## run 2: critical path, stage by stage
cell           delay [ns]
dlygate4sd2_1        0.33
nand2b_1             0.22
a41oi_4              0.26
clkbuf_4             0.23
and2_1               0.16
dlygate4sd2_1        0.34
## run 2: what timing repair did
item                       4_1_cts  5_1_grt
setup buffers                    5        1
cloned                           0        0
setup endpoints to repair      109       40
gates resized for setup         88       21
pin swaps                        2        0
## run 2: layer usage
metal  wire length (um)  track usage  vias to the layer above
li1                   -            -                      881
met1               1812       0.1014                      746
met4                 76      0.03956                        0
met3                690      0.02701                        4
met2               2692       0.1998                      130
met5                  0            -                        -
===== src/rtl/mem_port_arbiter_if.sv =====
// Requester and memory-side bus for mem_port_arbiter.
// The master modport is the arbiter's view; slave is the environment (requesters + memory).
interface mem_port_arbiter_if #(
  parameter int ADDR_W = 16,
  parameter int DATA_W = 16
);
  logic              if_req_i;
  logic [ADDR_W-1:0] if_addr_i;
  logic [DATA_W-1:0] if_rdata_o;
  logic              if_done_o;

  logic              d_req_i;
  logic              d_we_i;
  logic [ADDR_W-1:0] d_addr_i;
  logic [DATA_W-1:0] d_wdata_i;
  logic [DATA_W-1:0] d_rdata_o;
  logic              d_done_o;

  logic              mem_req_o;
  logic              mem_we_o;
  logic [ADDR_W-1:0] mem_addr_o;
  logic [DATA_W-1:0] mem_wdata_o;
  logic [DATA_W-1:0] mem_rdata_i;
  logic              mem_ack_i;

  modport master (
    input  if_req_i, if_addr_i,
    input  d_req_i, d_we_i, d_addr_i, d_wdata_i,
    input  mem_rdata_i, mem_ack_i,
    output if_rdata_o, if_done_o,
    output d_rdata_o, d_done_o,
    output mem_req_o, mem_we_o, mem_addr_o, mem_wdata_o
  );

  modport slave (
    output if_req_i, if_addr_i,
    output d_req_i, d_we_i, d_addr_i, d_wdata_i,
    output mem_rdata_i, mem_ack_i,
    input  if_rdata_o, if_done_o,
    input  d_rdata_o, d_done_o,
    input  mem_req_o, mem_we_o, mem_addr_o, mem_wdata_o
  );
endinterface


===== src/rtl/mem_port_arbiter.sv =====
// Two-port (fetch/data) arbiter onto one memory port; data has fixed priority,
// every access is bounded by a wait-cycle timeout that raises a sticky error.
module mem_port_arbiter #(
  parameter int ADDR_W  = 16,
  parameter int DATA_W  = 16,
  parameter int TIMEOUT = 15
) (
  input  logic                clk_i,
  input  logic                rst_i,
  mem_port_arbiter_if.master  bus,
  output logic                busy_o,
  output logic                err_o
);

  typedef enum logic [1:0] {
    IDLE   = 2'd0,
    IF_ACC = 2'd1,
    D_ACC  = 2'd2
  } state_t;

  localparam logic [ADDR_W-1:0] ADDR_ZERO = '0;
  localparam logic [DATA_W-1:0] DATA_ZERO = '0;
  // Abort fires on the cycle whose missing ack would bring the counter to TIMEOUT.
  localparam logic [7:0]        LAST_WAIT = 8'(TIMEOUT - 1);

  state_t     state;
  logic [7:0] wait_cnt;
  logic       d_grant;
  logic       if_grant;
  logic       abort;

  // A port whose done pulse is currently out is not re-sampled that cycle.
  assign d_grant  = bus.d_req_i  && !bus.d_done_o;
  assign if_grant = bus.if_req_i && !bus.if_done_o;
  assign abort    = !bus.mem_ack_i && (wait_cnt == LAST_WAIT);

  always_ff @(posedge clk_i or negedge rst_i) begin
    if (!rst_i) begin
      state           <= IDLE;
      wait_cnt        <= '0;
      busy_o          <= 1'b0;
      err_o           <= 1'b0;
      bus.mem_req_o   <= 1'b0;
      bus.mem_we_o    <= 1'b0;
      bus.mem_addr_o  <= ADDR_ZERO;
      bus.mem_wdata_o <= DATA_ZERO;
      bus.if_rdata_o  <= DATA_ZERO;
      bus.d_rdata_o   <= DATA_ZERO;
      bus.if_done_o   <= 1'b0;
      bus.d_done_o    <= 1'b0;
    end else begin
      bus.if_done_o <= 1'b0;
      bus.d_done_o  <= 1'b0;
      case (state)
        IDLE: begin
          if (d_grant) begin
            state           <= D_ACC;
            busy_o          <= 1'b1;
            wait_cnt        <= '0;
            bus.mem_req_o   <= 1'b1;
            bus.mem_we_o    <= bus.d_we_i;
            bus.mem_addr_o  <= bus.d_addr_i;
            bus.mem_wdata_o <= bus.d_wdata_i;
          end else if (if_grant) begin
            state           <= IF_ACC;
            busy_o          <= 1'b1;
            wait_cnt        <= '0;
            bus.mem_req_o   <= 1'b1;
            bus.mem_we_o    <= 1'b0;
            bus.mem_addr_o  <= bus.if_addr_i;
            bus.mem_wdata_o <= DATA_ZERO;
          end
        end
        IF_ACC, D_ACC: begin
          if (!bus.mem_ack_i)
            wait_cnt <= wait_cnt + 8'd1;
          // Ack in the final wait cycle takes precedence over the abort.
          if (bus.mem_ack_i || abort) begin
            state         <= IDLE;
            busy_o        <= 1'b0;
            bus.mem_req_o <= 1'b0;
            if (abort)
              err_o <= 1'b1;
            if (state == IF_ACC) begin
              bus.if_done_o <= 1'b1;
              if (bus.mem_ack_i)
                bus.if_rdata_o <= bus.mem_rdata_i;
            end else begin
              bus.d_done_o <= 1'b1;
              if (bus.mem_ack_i && !bus.mem_we_o)
                bus.d_rdata_o <= bus.mem_rdata_i;
            end
          end
        end
        default: begin
          state         <= IDLE;
          busy_o        <= 1'b0;
          bus.mem_req_o <= 1'b0;
        end
      endcase
    end
  end

endmodule


===== src/flat_wrapper.sv =====
// flat-port wrapper written by rule: the top's interface ports become plain ports
module mem_port_arbiter_flat 
#(
  parameter int ADDR_W  = 16,
  parameter int DATA_W  = 16,
  parameter int TIMEOUT = 15
)
  (clk_i, rst_i, busy_o, err_o, bus_if_req_i, bus_if_addr_i, bus_d_req_i, bus_d_we_i, bus_d_addr_i, bus_d_wdata_i, bus_mem_rdata_i, bus_mem_ack_i, bus_if_rdata_o, bus_if_done_o, bus_d_rdata_o, bus_d_done_o, bus_mem_req_o, bus_mem_we_o, bus_mem_addr_o, bus_mem_wdata_o);
  mem_port_arbiter_if #(.ADDR_W(ADDR_W), .DATA_W(DATA_W)) bus_i ();
  input  logic clk_i;
  input  logic rst_i;
  output logic busy_o;
  output logic err_o;
  input wire logic [$bits(bus_i.if_req_i)-1:0] bus_if_req_i;
  input wire logic [$bits(bus_i.if_addr_i)-1:0] bus_if_addr_i;
  input wire logic [$bits(bus_i.d_req_i)-1:0] bus_d_req_i;
  input wire logic [$bits(bus_i.d_we_i)-1:0] bus_d_we_i;
  input wire logic [$bits(bus_i.d_addr_i)-1:0] bus_d_addr_i;
  input wire logic [$bits(bus_i.d_wdata_i)-1:0] bus_d_wdata_i;
  input wire logic [$bits(bus_i.mem_rdata_i)-1:0] bus_mem_rdata_i;
  input wire logic [$bits(bus_i.mem_ack_i)-1:0] bus_mem_ack_i;
  output wire logic [$bits(bus_i.if_rdata_o)-1:0] bus_if_rdata_o;
  output wire logic [$bits(bus_i.if_done_o)-1:0] bus_if_done_o;
  output wire logic [$bits(bus_i.d_rdata_o)-1:0] bus_d_rdata_o;
  output wire logic [$bits(bus_i.d_done_o)-1:0] bus_d_done_o;
  output wire logic [$bits(bus_i.mem_req_o)-1:0] bus_mem_req_o;
  output wire logic [$bits(bus_i.mem_we_o)-1:0] bus_mem_we_o;
  output wire logic [$bits(bus_i.mem_addr_o)-1:0] bus_mem_addr_o;
  output wire logic [$bits(bus_i.mem_wdata_o)-1:0] bus_mem_wdata_o;
  assign bus_i.if_req_i = bus_if_req_i;
  assign bus_i.if_addr_i = bus_if_addr_i;
  assign bus_i.d_req_i = bus_d_req_i;
  assign bus_i.d_we_i = bus_d_we_i;
  assign bus_i.d_addr_i = bus_d_addr_i;
  assign bus_i.d_wdata_i = bus_d_wdata_i;
  assign bus_i.mem_rdata_i = bus_mem_rdata_i;
  assign bus_i.mem_ack_i = bus_mem_ack_i;
  assign bus_if_rdata_o = bus_i.if_rdata_o;
  assign bus_if_done_o = bus_i.if_done_o;
  assign bus_d_rdata_o = bus_i.d_rdata_o;
  assign bus_d_done_o = bus_i.d_done_o;
  assign bus_mem_req_o = bus_i.mem_req_o;
  assign bus_mem_we_o = bus_i.mem_we_o;
  assign bus_mem_addr_o = bus_i.mem_addr_o;
  assign bus_mem_wdata_o = bus_i.mem_wdata_o;
  mem_port_arbiter #(.ADDR_W(ADDR_W), .DATA_W(DATA_W), .TIMEOUT(TIMEOUT)) u_core (.clk_i(clk_i), .rst_i(rst_i), .bus(bus_i), .busy_o(busy_o), .err_o(err_o));
endmodule

===== config.mk =====
export PLATFORM = sky130hd
export DESIGN_NAME = mem_port_arbiter_flat
export DESIGN_NICKNAME = d
export VERILOG_FILES = /design/src/rtl/mem_port_arbiter_if.sv /design/src/rtl/mem_port_arbiter.sv /design/src/flat_wrapper.sv
export SDC_FILE = /design/constraint.sdc
export NUM_CORES = 1
export LEC_CHECK = 0
export CAP_MARGIN = 25
export CORE_ASPECT_RATIO = 0.75
export CORE_MARGIN = 2
export CORE_UTILIZATION = 58
export DETAILED_ROUTE_END_ITERATION = 16
export DONT_BUFFER_PORTS = 1
export PLACE_DENSITY = 0.74
export SYNTH_ARGS = -nofsm -noshare
export SYNTH_HDL_FRONTEND = slang
export SYNTH_SLANG_ARGS = --single-unit

===== constraint.sdc =====
create_clock -name clk_i -period 3.5 [get_ports clk_i]
set_clock_uncertainty 0.1 [all_clocks]
set_input_delay 0.525 -clock clk_i [delete_from_list [all_inputs] [get_ports clk_i]]
set_output_delay 0.525 -clock clk_i [all_outputs]
set_load 0.01 [all_outputs]

* Word-level counts from Yosys, hierarchy flattened
Cells that the tools add are included.
** Operators by class
- Multiply operators :: 0
- Divide/modulo/power cells :: 0
- Reduce and logical (&&, ||, !) cells :: 19
- Add/sub/neg operators :: 1
- Bitwise gates (word level) :: 1
- Mux-type cells :: 24
- Order comparisons :: 0
- Shifts and indexed selects :: 0
- Equal/unequal tests :: 6
** Operators with widths (count)
- 16-bit 2-to-1 mux :: 4
- 8-bit 2-to-1 mux :: 3
- 8-bit case mux with 2 select lines :: 1
- 1-bit 2-to-1 mux :: 11
- 8-bit by 1-bit adder with 8-bit output (second input constant) :: 1
- 8-bit by 4-bit == test with 1-bit output (second input constant) :: 1
- 4-bit AND reduction :: 2
- 2-bit 2-to-1 mux :: 3
- 3-bit AND reduction :: 2
- 1-bit logical AND :: 4
- 1-bit zero test :: 4
- 2-bit case mux with 2 select lines :: 1
- 2-bit AND reduction :: 2
- 2-bit nonzero test :: 2
- 3-bit by 1-bit != test with 1-bit output (second input constant) :: 1
- 2-bit by 1-bit == test with 1-bit output (second input constant) :: 1
- 2-bit == test (second input constant) :: 1
- 2-bit zero test :: 1
- 2-bit by 1-bit != test with 1-bit output (second input constant) :: 1
- 2-bit != test (second input constant) :: 1
- 1-bit case mux with 2 select lines :: 1
- 2-bit OR reduction :: 1
- 1-bit logical OR :: 1
- 1-bit NOT :: 1
** Word-level totals
- Output and inout port bits :: 70
- Bits in read-only memories :: 0
- Memories kept :: 0
- Logic and storage cells :: 62
- Input bits :: 70
- Memory bits (writable) :: 0
- Bits in latches :: 0
- Register bits after elaboration :: 79

* Depth between registers and ports, before layout
Gate-level depths: netlist of the first run.
- Word-level depth :: 5
- Gate-level depth with buffers :: 7
- Depth with buffers taken out :: 6

* Least setup slack after synthesis of the first run
Ideal clock, no wire load.
- Path type :: reg-to-reg
- Start point :: reg u_core.state[1]
- End point :: reg u_core.wait_cnt[7]
- Path buffers :: 0
- Setup slack :: 1676 ps
- Required time :: 3322 ps
- Arrival :: 1646 ps
- Period minus slack after synthesis :: 1824 ps
- Cell stages (with the launch flop) :: 7
- Setup time :: 78 ps
- Cell sequence :: dfrtp_1 > inv_1 > ha_1 > and2b_1 > o32ai_2 > or4_1 > a21oi_1
** On the way
- Word-level cells in the longest chain between the ends :: 4
- Elaborated cells between the ends (all ways) :: 9
- Classes of those cells :: eq/ne (4); mux (1); reduce/logical (4)
** RTL lines
- start, declared :: RTL line mem_port_arbiter.sv:26 : state_t state;
- start signal, assigned :: RTL line mem_port_arbiter.sv:39 : state <= IDLE;
- start signal, assigned :: RTL line mem_port_arbiter.sv:57 : state <= D_ACC;
- start signal, assigned :: RTL line mem_port_arbiter.sv:65 : state <= IF_ACC;
- 2-bit == test or 2-bit by 1-bit == test with 1-bit output (tied branches) :: RTL line mem_port_arbiter.sv:54 : case (state)
- 2-bit OR reduction :: RTL line mem_port_arbiter.sv:54
- 2-bit != test (no source line) or 2-bit nonzero test (tied branches)
- 3-bit AND reduction (no source line)
- end signal, assigned :: RTL line mem_port_arbiter.sv:76 : wait_cnt <= wait_cnt + 8'd1;
- end, declared :: RTL line mem_port_arbiter.sv:27 : logic [7:0] wait_cnt;
Several ways; a longest one is shown, not always the timed one.
A chain may end at the register's enable or synchronous reset.

* Worst setup path in the final report of the first run
- Start point :: reg u_core.state[1]
- End point :: reg u_core.bus.if_rdata_o[0]
** On the way
- Word-level cells in the longest chain between the ends :: 3
- Elaborated cells between the ends (all ways) :: 4
- Classes of those cells :: eq/ne (2); reduce/logical (2)
** RTL lines
- 2-bit == test or 2-bit by 1-bit == test with 1-bit output (tied branches) :: RTL line mem_port_arbiter.sv:54, mem_port_arbiter.sv:84
- 2-bit OR reduction :: RTL line mem_port_arbiter.sv:54
- 4-bit AND reduction (no source line) *
- end signal, assigned :: RTL line mem_port_arbiter.sv:87 : bus.if_rdata_o <= bus.mem_rdata_i;
- end, declared :: RTL line mem_port_arbiter_if.sv:30 : output if_rdata_o, if_done_o,
Mark *: on every way between the ends. The rest lies on a longest branch, timed or not.

==> results of run 1 <==
stage by stage:
step | hold WS [ns] | setup WS [ns] | instances | util, % | cell area [µm²]
after floorplan | 0.129 | 1.68 | 253 | - | 3250
after global placement | 0.131 | 1.41 | 318 | 61.6 | 3320
after detailed placement | 0.131 | 1.34 | 318 | 61.6 | 3320
after CTS | 0.185 | 1.33 | 336 | 65.5 | 3530
after global routing | 0.183 | 1.16 | 336 | 65.5 | 3530
final | 0.196 | 1.33 | 336 | 65.5 | 3530
Yosys cell counts:
cell	n	area, µm²
nor3b_1	1	7.51
nor4_1	1	6.26
nand3_1	2	10.0
and2b_1	1	7.51
a21oi_1	6	30.0
nand2_1	22	82.6
o32ai_1	1	8.76
dfrtp_1	79	1980
ha_1	5	62.6
nand2b_1	2	12.5
a2bb2oi_1	1	8.76
or3_1	4	25.0
a22o_1	17	149
nor2b_1	2	12.5
or4_1	2	15.0
inv_1	6	22.5
mux2i_1	16	160
a21o_1	1	7.51
clkbuf_1	5	18.8
and3_1	1	6.26
nor2_2	1	6.26
nand3b_1	1	7.51
o21ai_1	1	5.00
nor2_1	5	18.8
o31ai_1	3	22.5
nand4_1	1	6.26
and2_1	1	6.26
o32ai_2	1	16.3
o21ai_0	22	110
buf_4	1	7.51
nor2b_2	1	8.76
o2bb2ai_1	2	17.5
mux2_2	32	360
buf_2	6	30.0
path summary, 6_finish.rpt:
check / start / endpoint / slack [ns] / depth (start not counted)
min in group asynchronous: rst_i / u_core.wait_cnt[2]$_DFFE_PN0P_ / 0.65 / 2
setup / recovery: u_core.state[1]$_DFFE_PN0P_ / u_core.bus.if_rdata_o[0]$_DFFE_PN0P_ / 1.33 / 4
hold / removal: bus_d_we_i / u_core.bus.mem_we_o$_DFFE_PN0P_ / 0.20 / 1
setup reg to reg: u_core.state[1]$_DFFE_PN0P_ / u_core.bus.if_rdata_o[0]$_DFFE_PN0P_ / 1.33 / 4
max in group asynchronous: rst_i / u_core.bus.if_rdata_o[0]$_DFFE_PN0P_ / 2.36 / 2
hold reg to reg: u_core.state[1]$_DFFE_PN0P_ / u_core.state[1]$_DFFE_PN0P_ / 0.43 / 1
repair_timing:
action                                 in CTS  in global routing
setup buffers                               0                  0
endpoints found under the hold margin      79                  0
hold buffers                                2                  0
layer usage:
metal / routed length [µm] / global-route usage (%) / vias up
li1: - / - / 914
met1: 2780 / 29.0 / 954
met2: 2970 / 32.3 / 88
met3: 647 / 10.3 / 10
met4: 99 / 8.08 / 0
met5: 0 / 0 / -
cell type report:
cell class	count	area, µm²	share of cell area [%]
sequential	79	1980	56.0
multi-input combinational	156	1210	34.3
clock buffer	11	141	4.01
tap	75	93.8	2.66
timing repair buffer	4	52.6	1.49
clock inverter	5	31.3	0.887
inverter	6	22.5	0.639
critical path, delay by kind of cell (launching register included):
| kind | cells | cell delay, ns |
|---|---|---|
| muxes | 1 | 0.52 |
| buffers and inverters | 1 | 0.08 |
| and+or+nand+nor | 1 | 0.60 |
| adders and majority gates | 1 | 0.38 |
| DFF | 1 | 0.38 |
registers in the layout (all words and copies together), names as in the netlist:
signal                  cells
u_core.wait_cnt             8
u_core.bus.if_rdata_o      16
u_core.bus.d_rdata_o       16
u_core.bus.mem_wdata_o     16
u_core.bus.mem_we_o         1
u_core.bus.mem_req_o        1
u_core.state                2
u_core.bus.if_done_o        1
u_core.bus.mem_addr_o      16
u_core.bus.d_done_o         1
u_core.err_o                1
logic make-up after synthesis:
family	count (synthesis)
adder cells (fa/ha/maj)	5
buffers and inverters	18
AO/OA/AOI/OAI	55
AND/OR/NAND/NOR	48
multiplexers	48
flip-flops	79
power by group:
part	internal (mW)	switching (mW)	total [mW]	leakage, nW
Clock	0.276	0.325	0.601	0.0895
Sequential	1.31	0.468	1.78	0.989
Combinational	0.419	0.461	0.880	0.550
==> results.md, run 1 <==
* PortBufs at 0
* Htree depth at 3
* Max-cap violations at 0
* RSZ-0062 raised after global routing: no
* Flops & latches, synth at 79
* Minimum clock period at around 2.2 ns
* CP max stage delay at ~0.6 ns
* Mux cell area share after synthesis at between 10% and 20%
* Commonest non-fill, non-tap cell in the layout: dfrtp_1
* Synth Instances at ~250
* Max-slew violations at 0
* Slew headroom at 43.1%
* WP data required at around 3.6 ns
* DIE AREA at roughly 6200 µm²
* Seq/Total Area, Yosys at between 60% and 70%
* Vias per cell at around 5.9
* DRC at 0
* I/O pins at 140
* Share of cells above drive strength 1 at between 20% and 30%
* Vias post-DR at ~2000
* GRT overflow at 0
* Measured slew at the worst slew-check pin at ~0.85 ns
* DR pass1 iterations at 4
* Starting density of the core at between 60% and 70%
* Wire length per cell at about 19 µm
* Pwr dens at 924 nW/µm²
* Final setup fails at 0
* Ys Warns at 0
* Critical-path cell list: inv_1 > ha_1 > nand3_1 > mux2_2
* Routed Antenna Nets at 0
* CTS tree: built
* Placer Congestion at 0.806
* Die Ht at 68.9 µm
* Final hold viol count at 0
* CTS Sinks at 79
* Largest family of logic cells by synthesized area: multiplexers
* Max frequency at ~0.46 GHz
* Synth Area in Adders at 1.92%
* Worst VDD drop at about 450 µV
* Synth Area in Simple Gates at under 10%
* First-pass GRT wire length at approximately 10 mm
* Std cell rows at 23
* Syn nets at 328
* CORE AREA at roughly 5400 µm²
* Fill count at approximately 430
* Compound-Gate Fraction of Synth Area at 11.5%
* Leakage Power at 1.63 nW
* CTS buffer count at 9
* Startpoint types: flop
* Post-CTS sizing at 0
* Peak fanout along the critical path at 16
* Clock Latency Late Sink at between 0.3 and 0.4 ns
* Nets@finish at between 300 and 400
* Clk pin slew, worst setup/hold paths at about 0.080 ns
* Setup_tns at 0 ns
* Starting DRT DRC Count at roughly 110
* Slowest CP cell: nand3_1
* Netlist Area Pre-Place at between 3000 and 4000 µm²
* Total power at about 3.3 mW
* Xor and xnor area share after synthesis at 0%
* Die W at between 90 and 100 µm
* Synth unique cells at 34
* Setup Crit Path Kind: reg -> reg
* Hold Crit Class: in -> reg
* Area Growth Syn to Fin at 8.42%
* Clk root buf: clkbuf_8
* Bufs on Longest Clock Path at 2
* Antenna Diode Count at 0
* Detail Placement HPWL at approximately 4.6 mm
* GRT Total Usage at between 20% and 30%
* Critical Path End Type: flop
* Initial antenna violation count at 0
* Largest net degree at the start of global routing at 80
* Total wire length at between 6 and 7 mm
* Synthesized area per cell at around 13 µm²
* Commonest non-fill, non-tap cells in the layout: dfrtp_1 (79), mux2_2 (32), nand2_1 (22), o21ai_0 (22), a22o_1 (17)
* Status: completed
* Data arrival time of the critical path at 2.30 ns
* Tcrit/Tclk final at between 60 and 70%
* Vias in the first global route at 1954
(Power assumes the default switching activity.)
==> inputs of run 2 (changes only) <==
- CORE_UTILIZATION: 58 -> 56
- clock period: 3.5 -> 1.8 ns (I/O delays scaled with it)
==> run 2 against run 1 <==
  * The flow now finishes with violations (hold timing, setup timing)
  * Utilization grew 7.3 points
  * Combinational power rose to 2.7 times the previous value
  * Maximum frequency increased by 20%
  * Sequential share of layout area shrank 8.5 points
  * Non-clock buffer count up 53
  * Largest cell class unchanged
  * Highest routed layer unchanged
* * *
Task prompt ▸ Take the stretch of lines above from the one containing "export SYNTH_HDL_FRONTEND = slang" through the one containing "- Word-level depth :: 5" and repeat it exactly, adding no other line.

Written response ▸
export SYNTH_HDL_FRONTEND = slang
export SYNTH_SLANG_ARGS = --single-unit

===== constraint.sdc =====
create_clock -name clk_i -period 3.5 [get_ports clk_i]
set_clock_uncertainty 0.1 [all_clocks]
set_input_delay 0.525 -clock clk_i [delete_from_list [all_inputs] [get_ports clk_i]]
set_output_delay 0.525 -clock clk_i [all_outputs]
set_load 0.01 [all_outputs]

* Word-level counts from Yosys, hierarchy flattened
Cells that the tools add are included.
** Operators by class
- Multiply operators :: 0
- Divide/modulo/power cells :: 0
- Reduce and logical (&&, ||, !) cells :: 19
- Add/sub/neg operators :: 1
- Bitwise gates (word level) :: 1
- Mux-type cells :: 24
- Order comparisons :: 0
- Shifts and indexed selects :: 0
- Equal/unequal tests :: 6
** Operators with widths (count)
- 16-bit 2-to-1 mux :: 4
- 8-bit 2-to-1 mux :: 3
- 8-bit case mux with 2 select lines :: 1
- 1-bit 2-to-1 mux :: 11
- 8-bit by 1-bit adder with 8-bit output (second input constant) :: 1
- 8-bit by 4-bit == test with 1-bit output (second input constant) :: 1
- 4-bit AND reduction :: 2
- 2-bit 2-to-1 mux :: 3
- 3-bit AND reduction :: 2
- 1-bit logical AND :: 4
- 1-bit zero test :: 4
- 2-bit case mux with 2 select lines :: 1
- 2-bit AND reduction :: 2
- 2-bit nonzero test :: 2
- 3-bit by 1-bit != test with 1-bit output (second input constant) :: 1
- 2-bit by 1-bit == test with 1-bit output (second input constant) :: 1
- 2-bit == test (second input constant) :: 1
- 2-bit zero test :: 1
- 2-bit by 1-bit != test with 1-bit output (second input constant) :: 1
- 2-bit != test (second input constant) :: 1
- 1-bit case mux with 2 select lines :: 1
- 2-bit OR reduction :: 1
- 1-bit logical OR :: 1
- 1-bit NOT :: 1
** Word-level totals
- Output and inout port bits :: 70
- Bits in read-only memories :: 0
- Memories kept :: 0
- Logic and storage cells :: 62
- Input bits :: 70
- Memory bits (writable) :: 0
- Bits in latches :: 0
- Register bits after elaboration :: 79

* Depth between registers and ports, before layout
Gate-level depths: netlist of the first run.
- Word-level depth :: 5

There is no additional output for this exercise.